Transcribe word for word the lines below from the line with "4_1_cts | st_q[141] | 100 | channel_output[2]" through the line with "2_1_floorplan | 0 | 124 | 645", ends included.

=== Section Start ===

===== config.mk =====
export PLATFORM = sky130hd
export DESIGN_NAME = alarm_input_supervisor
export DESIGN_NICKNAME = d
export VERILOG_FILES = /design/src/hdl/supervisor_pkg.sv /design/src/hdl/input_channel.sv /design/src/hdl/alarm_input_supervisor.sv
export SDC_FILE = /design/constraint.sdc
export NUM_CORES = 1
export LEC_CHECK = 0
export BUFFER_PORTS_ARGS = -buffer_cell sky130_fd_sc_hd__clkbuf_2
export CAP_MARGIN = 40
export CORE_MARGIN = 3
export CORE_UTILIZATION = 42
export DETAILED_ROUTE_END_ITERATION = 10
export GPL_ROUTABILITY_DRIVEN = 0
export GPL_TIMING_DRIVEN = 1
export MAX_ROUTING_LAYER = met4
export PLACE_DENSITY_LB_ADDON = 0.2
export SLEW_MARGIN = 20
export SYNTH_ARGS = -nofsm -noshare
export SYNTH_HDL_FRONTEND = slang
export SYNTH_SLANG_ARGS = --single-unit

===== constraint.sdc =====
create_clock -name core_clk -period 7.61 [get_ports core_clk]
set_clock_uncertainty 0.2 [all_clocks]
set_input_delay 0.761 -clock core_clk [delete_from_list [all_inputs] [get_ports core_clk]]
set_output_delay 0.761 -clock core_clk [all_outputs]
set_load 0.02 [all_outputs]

=== Section End ===
=== Section Start ===

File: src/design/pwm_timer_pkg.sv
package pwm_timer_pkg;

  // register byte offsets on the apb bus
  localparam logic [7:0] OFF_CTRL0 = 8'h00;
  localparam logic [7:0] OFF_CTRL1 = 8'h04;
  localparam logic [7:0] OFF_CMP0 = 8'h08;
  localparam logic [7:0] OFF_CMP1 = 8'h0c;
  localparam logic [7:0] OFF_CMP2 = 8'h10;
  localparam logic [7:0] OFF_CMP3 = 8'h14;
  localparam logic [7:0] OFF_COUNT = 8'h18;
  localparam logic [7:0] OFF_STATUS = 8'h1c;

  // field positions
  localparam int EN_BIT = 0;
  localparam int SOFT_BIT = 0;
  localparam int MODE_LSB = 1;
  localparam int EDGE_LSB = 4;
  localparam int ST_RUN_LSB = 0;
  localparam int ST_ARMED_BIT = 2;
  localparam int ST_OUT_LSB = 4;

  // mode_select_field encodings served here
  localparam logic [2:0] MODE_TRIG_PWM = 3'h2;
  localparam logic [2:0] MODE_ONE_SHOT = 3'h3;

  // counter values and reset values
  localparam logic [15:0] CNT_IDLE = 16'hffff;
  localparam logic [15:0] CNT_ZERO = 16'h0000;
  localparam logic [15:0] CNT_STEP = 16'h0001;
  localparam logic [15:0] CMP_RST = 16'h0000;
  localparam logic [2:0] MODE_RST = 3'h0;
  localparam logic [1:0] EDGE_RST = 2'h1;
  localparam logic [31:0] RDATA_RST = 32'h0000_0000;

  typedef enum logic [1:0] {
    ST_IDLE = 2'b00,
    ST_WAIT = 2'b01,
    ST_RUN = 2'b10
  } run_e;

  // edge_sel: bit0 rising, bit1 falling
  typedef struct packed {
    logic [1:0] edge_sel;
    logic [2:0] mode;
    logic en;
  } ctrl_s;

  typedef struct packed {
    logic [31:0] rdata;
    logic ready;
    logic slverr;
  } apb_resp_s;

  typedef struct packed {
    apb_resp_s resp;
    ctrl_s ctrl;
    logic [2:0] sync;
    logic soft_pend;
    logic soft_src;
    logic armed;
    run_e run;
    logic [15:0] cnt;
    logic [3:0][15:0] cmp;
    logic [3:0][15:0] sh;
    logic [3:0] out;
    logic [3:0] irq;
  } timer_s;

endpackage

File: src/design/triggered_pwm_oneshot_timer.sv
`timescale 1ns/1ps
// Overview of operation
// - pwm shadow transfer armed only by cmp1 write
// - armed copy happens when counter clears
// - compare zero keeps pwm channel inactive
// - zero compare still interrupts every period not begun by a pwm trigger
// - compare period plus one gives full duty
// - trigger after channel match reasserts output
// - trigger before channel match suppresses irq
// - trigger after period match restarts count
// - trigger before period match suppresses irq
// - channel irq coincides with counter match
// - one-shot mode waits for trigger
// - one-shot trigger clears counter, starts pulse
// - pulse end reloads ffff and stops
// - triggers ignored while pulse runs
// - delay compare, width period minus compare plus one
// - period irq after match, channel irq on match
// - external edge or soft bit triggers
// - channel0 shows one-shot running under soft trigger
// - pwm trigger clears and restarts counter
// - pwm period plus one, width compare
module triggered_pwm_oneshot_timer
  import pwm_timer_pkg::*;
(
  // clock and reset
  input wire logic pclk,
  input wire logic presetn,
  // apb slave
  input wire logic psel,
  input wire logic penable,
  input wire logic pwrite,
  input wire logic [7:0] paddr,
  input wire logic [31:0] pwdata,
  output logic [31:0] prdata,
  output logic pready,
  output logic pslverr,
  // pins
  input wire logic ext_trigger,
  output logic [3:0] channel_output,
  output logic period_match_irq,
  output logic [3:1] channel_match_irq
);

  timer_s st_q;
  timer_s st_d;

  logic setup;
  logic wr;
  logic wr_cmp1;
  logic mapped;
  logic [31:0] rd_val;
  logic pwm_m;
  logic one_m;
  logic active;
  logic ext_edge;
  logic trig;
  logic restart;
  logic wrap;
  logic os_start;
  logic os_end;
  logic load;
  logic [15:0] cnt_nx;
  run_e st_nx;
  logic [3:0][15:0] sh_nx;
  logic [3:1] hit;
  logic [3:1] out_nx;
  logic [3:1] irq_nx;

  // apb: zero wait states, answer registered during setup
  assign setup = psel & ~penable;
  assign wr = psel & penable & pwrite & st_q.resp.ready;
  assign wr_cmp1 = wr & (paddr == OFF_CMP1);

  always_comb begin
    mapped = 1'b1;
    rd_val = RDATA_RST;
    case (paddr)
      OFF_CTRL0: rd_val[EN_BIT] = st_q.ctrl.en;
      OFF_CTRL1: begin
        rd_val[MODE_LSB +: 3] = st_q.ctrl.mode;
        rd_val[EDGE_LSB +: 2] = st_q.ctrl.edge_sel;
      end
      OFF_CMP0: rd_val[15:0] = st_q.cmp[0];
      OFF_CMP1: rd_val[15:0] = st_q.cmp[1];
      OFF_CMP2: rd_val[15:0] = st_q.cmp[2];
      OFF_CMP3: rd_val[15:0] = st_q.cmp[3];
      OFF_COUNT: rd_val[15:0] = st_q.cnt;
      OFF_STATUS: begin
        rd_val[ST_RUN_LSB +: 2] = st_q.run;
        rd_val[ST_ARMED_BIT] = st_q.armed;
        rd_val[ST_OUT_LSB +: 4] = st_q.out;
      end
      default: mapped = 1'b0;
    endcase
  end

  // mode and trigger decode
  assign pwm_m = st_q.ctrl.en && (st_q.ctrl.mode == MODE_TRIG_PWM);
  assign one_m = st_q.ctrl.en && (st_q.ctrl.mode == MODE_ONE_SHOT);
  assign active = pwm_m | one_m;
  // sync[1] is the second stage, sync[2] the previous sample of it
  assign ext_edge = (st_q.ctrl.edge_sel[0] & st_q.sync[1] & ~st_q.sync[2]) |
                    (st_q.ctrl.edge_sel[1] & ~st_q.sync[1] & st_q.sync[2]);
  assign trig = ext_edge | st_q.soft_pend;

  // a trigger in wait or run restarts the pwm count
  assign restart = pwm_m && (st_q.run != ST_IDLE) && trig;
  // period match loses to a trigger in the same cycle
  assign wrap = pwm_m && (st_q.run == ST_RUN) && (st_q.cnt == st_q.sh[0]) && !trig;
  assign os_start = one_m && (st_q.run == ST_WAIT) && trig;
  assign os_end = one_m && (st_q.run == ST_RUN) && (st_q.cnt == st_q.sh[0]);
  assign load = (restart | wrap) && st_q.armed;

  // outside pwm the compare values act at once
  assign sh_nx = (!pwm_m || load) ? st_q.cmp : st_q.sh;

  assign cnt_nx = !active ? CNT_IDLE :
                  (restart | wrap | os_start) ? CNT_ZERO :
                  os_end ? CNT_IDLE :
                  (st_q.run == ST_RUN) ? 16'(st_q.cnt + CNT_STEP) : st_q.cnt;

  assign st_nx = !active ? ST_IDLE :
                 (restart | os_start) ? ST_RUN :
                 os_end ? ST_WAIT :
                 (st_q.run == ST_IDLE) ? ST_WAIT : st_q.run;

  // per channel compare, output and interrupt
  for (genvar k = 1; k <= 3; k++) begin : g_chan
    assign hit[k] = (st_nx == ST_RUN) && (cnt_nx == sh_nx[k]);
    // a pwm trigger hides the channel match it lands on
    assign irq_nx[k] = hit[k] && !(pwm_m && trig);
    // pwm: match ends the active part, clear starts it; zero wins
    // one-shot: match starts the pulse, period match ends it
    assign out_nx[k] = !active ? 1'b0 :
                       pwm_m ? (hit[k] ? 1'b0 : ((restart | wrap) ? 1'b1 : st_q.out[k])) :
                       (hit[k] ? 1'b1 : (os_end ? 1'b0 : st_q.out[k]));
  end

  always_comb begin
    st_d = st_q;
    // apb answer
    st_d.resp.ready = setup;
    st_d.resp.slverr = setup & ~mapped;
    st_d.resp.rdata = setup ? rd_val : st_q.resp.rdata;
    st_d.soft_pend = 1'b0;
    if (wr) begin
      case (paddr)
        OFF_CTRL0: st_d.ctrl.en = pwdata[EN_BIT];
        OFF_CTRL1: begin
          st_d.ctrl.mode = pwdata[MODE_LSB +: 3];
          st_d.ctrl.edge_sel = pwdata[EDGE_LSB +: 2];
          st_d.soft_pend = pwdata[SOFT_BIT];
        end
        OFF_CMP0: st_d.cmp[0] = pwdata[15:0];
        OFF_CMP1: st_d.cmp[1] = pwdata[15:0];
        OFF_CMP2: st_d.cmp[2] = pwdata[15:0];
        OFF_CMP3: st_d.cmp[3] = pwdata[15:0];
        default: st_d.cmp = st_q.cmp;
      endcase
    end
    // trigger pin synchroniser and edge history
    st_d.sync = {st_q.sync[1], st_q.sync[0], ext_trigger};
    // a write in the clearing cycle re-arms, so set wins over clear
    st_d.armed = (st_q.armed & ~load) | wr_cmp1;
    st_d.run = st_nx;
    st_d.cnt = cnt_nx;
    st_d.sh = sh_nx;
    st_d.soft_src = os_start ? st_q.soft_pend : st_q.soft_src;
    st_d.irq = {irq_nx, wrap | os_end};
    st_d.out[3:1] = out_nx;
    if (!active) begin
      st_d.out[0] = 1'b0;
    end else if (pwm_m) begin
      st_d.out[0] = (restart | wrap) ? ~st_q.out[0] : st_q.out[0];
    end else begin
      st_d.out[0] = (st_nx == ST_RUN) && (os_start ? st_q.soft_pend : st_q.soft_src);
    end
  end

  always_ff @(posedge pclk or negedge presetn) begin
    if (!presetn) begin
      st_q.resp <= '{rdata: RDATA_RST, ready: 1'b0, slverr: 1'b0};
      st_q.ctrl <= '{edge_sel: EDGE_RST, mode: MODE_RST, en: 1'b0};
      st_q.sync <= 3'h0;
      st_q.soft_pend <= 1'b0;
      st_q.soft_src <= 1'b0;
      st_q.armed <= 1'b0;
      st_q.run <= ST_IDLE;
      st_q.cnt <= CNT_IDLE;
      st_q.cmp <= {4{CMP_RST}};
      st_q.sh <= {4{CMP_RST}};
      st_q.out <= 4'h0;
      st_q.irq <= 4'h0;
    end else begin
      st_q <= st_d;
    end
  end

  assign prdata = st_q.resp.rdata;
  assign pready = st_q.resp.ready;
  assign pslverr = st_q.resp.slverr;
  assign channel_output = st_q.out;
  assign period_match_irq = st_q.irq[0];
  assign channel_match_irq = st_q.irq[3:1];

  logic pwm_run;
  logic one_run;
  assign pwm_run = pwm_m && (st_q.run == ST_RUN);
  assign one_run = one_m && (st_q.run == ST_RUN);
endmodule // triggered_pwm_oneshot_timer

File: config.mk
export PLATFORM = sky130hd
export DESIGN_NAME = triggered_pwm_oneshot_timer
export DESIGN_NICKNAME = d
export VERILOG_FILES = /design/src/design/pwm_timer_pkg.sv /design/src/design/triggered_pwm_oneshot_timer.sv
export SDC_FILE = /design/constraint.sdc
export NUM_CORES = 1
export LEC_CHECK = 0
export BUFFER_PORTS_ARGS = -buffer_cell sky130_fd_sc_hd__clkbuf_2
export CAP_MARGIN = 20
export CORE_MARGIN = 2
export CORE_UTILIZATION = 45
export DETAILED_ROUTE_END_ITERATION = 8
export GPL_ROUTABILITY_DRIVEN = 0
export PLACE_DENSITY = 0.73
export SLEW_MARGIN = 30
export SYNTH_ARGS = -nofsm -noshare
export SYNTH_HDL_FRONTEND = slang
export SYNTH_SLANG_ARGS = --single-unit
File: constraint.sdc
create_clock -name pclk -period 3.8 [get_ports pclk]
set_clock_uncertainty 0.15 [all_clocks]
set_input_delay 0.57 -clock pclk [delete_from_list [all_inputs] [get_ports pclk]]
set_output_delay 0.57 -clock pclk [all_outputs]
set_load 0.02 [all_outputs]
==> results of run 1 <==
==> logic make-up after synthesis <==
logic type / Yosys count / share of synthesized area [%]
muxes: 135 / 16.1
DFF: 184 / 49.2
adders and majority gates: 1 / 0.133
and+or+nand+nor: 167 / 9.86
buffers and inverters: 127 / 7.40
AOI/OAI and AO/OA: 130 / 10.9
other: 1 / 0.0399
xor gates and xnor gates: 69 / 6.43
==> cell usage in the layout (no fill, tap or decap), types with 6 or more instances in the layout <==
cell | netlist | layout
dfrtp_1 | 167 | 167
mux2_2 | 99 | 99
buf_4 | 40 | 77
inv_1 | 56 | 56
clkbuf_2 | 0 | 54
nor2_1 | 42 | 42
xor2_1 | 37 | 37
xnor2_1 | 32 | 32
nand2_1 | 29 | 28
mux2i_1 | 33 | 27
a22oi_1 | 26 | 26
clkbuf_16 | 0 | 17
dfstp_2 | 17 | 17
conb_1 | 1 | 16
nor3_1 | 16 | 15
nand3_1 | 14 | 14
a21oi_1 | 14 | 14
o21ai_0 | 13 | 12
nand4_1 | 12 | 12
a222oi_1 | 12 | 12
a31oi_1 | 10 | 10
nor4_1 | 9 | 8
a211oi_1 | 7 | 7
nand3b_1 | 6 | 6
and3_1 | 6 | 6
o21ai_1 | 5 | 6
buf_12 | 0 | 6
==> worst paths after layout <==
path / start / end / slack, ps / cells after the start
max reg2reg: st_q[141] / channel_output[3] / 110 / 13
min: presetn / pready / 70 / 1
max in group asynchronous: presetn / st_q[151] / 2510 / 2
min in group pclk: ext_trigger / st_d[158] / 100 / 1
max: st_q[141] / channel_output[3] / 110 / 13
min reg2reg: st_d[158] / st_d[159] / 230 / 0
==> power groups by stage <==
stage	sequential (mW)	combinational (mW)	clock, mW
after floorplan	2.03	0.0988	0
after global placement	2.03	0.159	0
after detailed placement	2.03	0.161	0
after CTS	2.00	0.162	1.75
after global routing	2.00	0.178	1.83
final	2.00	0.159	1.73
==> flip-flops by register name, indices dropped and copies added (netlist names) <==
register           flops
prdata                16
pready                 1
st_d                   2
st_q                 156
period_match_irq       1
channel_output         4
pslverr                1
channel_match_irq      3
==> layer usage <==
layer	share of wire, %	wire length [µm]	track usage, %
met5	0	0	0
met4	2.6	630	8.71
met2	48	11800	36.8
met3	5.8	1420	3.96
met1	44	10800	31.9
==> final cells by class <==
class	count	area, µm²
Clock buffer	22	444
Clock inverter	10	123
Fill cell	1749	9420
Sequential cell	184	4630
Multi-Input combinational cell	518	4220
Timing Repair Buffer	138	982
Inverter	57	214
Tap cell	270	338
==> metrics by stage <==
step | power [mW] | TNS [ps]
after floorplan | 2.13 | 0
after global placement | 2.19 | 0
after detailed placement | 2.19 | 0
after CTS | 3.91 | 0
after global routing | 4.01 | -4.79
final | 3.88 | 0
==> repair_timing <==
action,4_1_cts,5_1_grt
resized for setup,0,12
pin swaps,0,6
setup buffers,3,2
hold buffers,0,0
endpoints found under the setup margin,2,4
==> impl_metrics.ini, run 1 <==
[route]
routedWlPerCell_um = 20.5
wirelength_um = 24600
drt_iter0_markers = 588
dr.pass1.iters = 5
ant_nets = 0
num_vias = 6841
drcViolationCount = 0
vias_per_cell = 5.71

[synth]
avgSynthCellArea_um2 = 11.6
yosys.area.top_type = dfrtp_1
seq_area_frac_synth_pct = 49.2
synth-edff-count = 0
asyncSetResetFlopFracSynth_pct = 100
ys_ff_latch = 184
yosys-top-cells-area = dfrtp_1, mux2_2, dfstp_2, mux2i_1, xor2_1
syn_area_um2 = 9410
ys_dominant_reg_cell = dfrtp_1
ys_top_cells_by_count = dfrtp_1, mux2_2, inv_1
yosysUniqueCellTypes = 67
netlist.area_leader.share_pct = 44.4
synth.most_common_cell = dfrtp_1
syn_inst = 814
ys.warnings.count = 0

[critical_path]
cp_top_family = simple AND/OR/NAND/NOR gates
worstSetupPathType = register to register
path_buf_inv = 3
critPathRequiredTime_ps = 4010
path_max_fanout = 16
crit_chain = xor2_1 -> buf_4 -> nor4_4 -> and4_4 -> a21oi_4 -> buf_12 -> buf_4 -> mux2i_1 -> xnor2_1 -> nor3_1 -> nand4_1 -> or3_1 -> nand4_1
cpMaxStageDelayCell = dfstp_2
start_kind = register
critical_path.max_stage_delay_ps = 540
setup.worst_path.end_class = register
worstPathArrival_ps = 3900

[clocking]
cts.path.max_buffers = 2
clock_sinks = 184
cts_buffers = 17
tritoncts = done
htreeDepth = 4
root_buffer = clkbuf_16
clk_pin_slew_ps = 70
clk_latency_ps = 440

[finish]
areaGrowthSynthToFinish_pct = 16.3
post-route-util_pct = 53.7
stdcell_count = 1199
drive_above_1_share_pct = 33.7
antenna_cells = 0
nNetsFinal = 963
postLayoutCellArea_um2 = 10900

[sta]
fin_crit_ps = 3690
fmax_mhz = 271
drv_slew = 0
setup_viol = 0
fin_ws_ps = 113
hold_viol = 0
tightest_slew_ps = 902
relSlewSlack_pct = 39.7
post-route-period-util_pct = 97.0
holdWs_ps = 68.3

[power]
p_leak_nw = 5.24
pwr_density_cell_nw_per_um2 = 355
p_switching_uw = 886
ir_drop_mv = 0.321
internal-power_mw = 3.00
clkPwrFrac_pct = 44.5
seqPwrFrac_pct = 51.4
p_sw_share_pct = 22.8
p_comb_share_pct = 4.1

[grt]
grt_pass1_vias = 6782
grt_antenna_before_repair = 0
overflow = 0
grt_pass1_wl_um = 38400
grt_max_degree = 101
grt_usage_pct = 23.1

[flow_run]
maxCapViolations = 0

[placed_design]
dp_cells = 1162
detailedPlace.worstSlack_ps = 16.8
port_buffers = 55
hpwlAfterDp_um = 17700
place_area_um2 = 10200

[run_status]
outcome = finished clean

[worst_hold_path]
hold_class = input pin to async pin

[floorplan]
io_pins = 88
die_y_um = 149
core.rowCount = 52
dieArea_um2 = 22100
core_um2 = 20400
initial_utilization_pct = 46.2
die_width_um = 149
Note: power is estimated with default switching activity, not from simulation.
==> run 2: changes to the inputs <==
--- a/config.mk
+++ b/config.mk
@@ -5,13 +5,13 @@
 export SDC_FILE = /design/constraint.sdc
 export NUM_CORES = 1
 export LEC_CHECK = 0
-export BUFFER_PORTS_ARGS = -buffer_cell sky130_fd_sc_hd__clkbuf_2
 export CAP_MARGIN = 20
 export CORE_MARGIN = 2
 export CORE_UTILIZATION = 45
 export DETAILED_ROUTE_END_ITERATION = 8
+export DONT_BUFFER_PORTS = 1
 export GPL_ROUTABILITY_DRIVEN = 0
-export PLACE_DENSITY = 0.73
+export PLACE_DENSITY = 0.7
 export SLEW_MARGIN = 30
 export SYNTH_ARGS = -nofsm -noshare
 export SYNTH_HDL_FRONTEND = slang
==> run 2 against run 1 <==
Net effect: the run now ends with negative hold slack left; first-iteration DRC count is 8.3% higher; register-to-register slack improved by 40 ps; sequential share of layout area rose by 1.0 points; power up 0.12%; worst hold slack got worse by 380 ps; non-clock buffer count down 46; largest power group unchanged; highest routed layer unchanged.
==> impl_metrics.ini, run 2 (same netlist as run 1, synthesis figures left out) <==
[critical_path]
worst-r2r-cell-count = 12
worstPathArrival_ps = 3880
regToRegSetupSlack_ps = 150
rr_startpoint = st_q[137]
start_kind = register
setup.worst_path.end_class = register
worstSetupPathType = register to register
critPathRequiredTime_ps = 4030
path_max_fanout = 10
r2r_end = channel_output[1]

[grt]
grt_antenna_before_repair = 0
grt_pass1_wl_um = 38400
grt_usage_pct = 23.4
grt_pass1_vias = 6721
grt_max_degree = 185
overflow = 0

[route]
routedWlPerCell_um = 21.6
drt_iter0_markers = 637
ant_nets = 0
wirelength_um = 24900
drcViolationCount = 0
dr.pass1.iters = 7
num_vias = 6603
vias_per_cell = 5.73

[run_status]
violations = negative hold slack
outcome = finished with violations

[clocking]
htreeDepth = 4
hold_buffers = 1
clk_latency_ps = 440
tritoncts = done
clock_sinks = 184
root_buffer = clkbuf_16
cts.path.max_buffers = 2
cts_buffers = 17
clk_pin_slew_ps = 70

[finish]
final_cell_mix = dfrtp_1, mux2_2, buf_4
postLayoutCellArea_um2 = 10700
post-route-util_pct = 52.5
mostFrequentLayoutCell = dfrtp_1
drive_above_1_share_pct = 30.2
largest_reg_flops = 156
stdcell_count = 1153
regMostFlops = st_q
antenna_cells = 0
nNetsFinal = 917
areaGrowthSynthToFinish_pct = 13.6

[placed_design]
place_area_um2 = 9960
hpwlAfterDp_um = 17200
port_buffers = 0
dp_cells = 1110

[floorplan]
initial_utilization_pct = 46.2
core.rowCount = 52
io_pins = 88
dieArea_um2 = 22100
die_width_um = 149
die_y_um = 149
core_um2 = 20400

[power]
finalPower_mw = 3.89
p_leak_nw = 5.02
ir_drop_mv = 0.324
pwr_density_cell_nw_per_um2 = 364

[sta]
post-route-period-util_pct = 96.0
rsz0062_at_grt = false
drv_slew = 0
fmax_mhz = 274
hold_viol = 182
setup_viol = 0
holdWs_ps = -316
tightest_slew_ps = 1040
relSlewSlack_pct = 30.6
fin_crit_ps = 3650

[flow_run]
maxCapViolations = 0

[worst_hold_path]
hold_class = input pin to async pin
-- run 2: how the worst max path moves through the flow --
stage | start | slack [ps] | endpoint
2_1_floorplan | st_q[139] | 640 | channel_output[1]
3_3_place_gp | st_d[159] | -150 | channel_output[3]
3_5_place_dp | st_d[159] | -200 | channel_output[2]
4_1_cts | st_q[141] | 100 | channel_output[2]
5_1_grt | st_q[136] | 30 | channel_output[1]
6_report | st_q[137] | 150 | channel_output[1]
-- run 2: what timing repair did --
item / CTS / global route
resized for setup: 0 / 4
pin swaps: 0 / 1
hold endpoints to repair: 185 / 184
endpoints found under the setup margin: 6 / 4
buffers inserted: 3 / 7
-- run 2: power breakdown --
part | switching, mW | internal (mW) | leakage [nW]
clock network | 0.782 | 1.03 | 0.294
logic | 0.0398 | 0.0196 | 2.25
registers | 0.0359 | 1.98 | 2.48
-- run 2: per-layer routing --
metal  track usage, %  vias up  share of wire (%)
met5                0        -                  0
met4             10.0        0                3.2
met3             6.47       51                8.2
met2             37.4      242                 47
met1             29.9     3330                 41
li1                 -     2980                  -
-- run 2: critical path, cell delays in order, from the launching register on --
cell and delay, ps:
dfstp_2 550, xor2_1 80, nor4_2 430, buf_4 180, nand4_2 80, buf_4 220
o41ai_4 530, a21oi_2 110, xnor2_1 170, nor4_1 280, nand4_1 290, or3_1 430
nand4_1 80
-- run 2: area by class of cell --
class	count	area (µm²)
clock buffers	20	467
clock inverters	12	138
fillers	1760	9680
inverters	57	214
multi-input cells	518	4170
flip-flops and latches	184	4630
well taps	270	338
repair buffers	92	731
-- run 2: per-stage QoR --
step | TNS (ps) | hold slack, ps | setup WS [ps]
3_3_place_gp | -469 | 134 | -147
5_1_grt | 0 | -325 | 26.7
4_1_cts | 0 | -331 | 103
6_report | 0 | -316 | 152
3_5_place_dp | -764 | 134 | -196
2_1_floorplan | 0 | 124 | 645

=== Section End ===

__TASK SOLUTION__
4_1_cts | st_q[141] | 100 | channel_output[2]
5_1_grt | st_q[136] | 30 | channel_output[1]
6_report | st_q[137] | 150 | channel_output[1]
-- run 2: what timing repair did --
item / CTS / global route
resized for setup: 0 / 4
pin swaps: 0 / 1
hold endpoints to repair: 185 / 184
endpoints found under the setup margin: 6 / 4
buffers inserted: 3 / 7
-- run 2: power breakdown --
part | switching, mW | internal (mW) | leakage [nW]
clock network | 0.782 | 1.03 | 0.294
logic | 0.0398 | 0.0196 | 2.25
registers | 0.0359 | 1.98 | 2.48
-- run 2: per-layer routing --
metal  track usage, %  vias up  share of wire (%)
met5                0        -                  0
met4             10.0        0                3.2
met3             6.47       51                8.2
met2             37.4      242                 47
met1             29.9     3330                 41
li1                 -     2980                  -
-- run 2: critical path, cell delays in order, from the launching register on --
cell and delay, ps:
dfstp_2 550, xor2_1 80, nor4_2 430, buf_4 180, nand4_2 80, buf_4 220
o41ai_4 530, a21oi_2 110, xnor2_1 170, nor4_1 280, nand4_1 290, or3_1 430
nand4_1 80
-- run 2: area by class of cell --
class	count	area (µm²)
clock buffers	20	467
clock inverters	12	138
fillers	1760	9680
inverters	57	214
multi-input cells	518	4170
flip-flops and latches	184	4630
well taps	270	338
repair buffers	92	731
-- run 2: per-stage QoR --
step | TNS (ps) | hold slack, ps | setup WS [ps]
3_3_place_gp | -469 | 134 | -147
5_1_grt | 0 | -325 | 26.7
4_1_cts | 0 | -331 | 103
6_report | 0 | -316 | 152
3_5_place_dp | -764 | 134 | -196
2_1_floorplan | 0 | 124 | 645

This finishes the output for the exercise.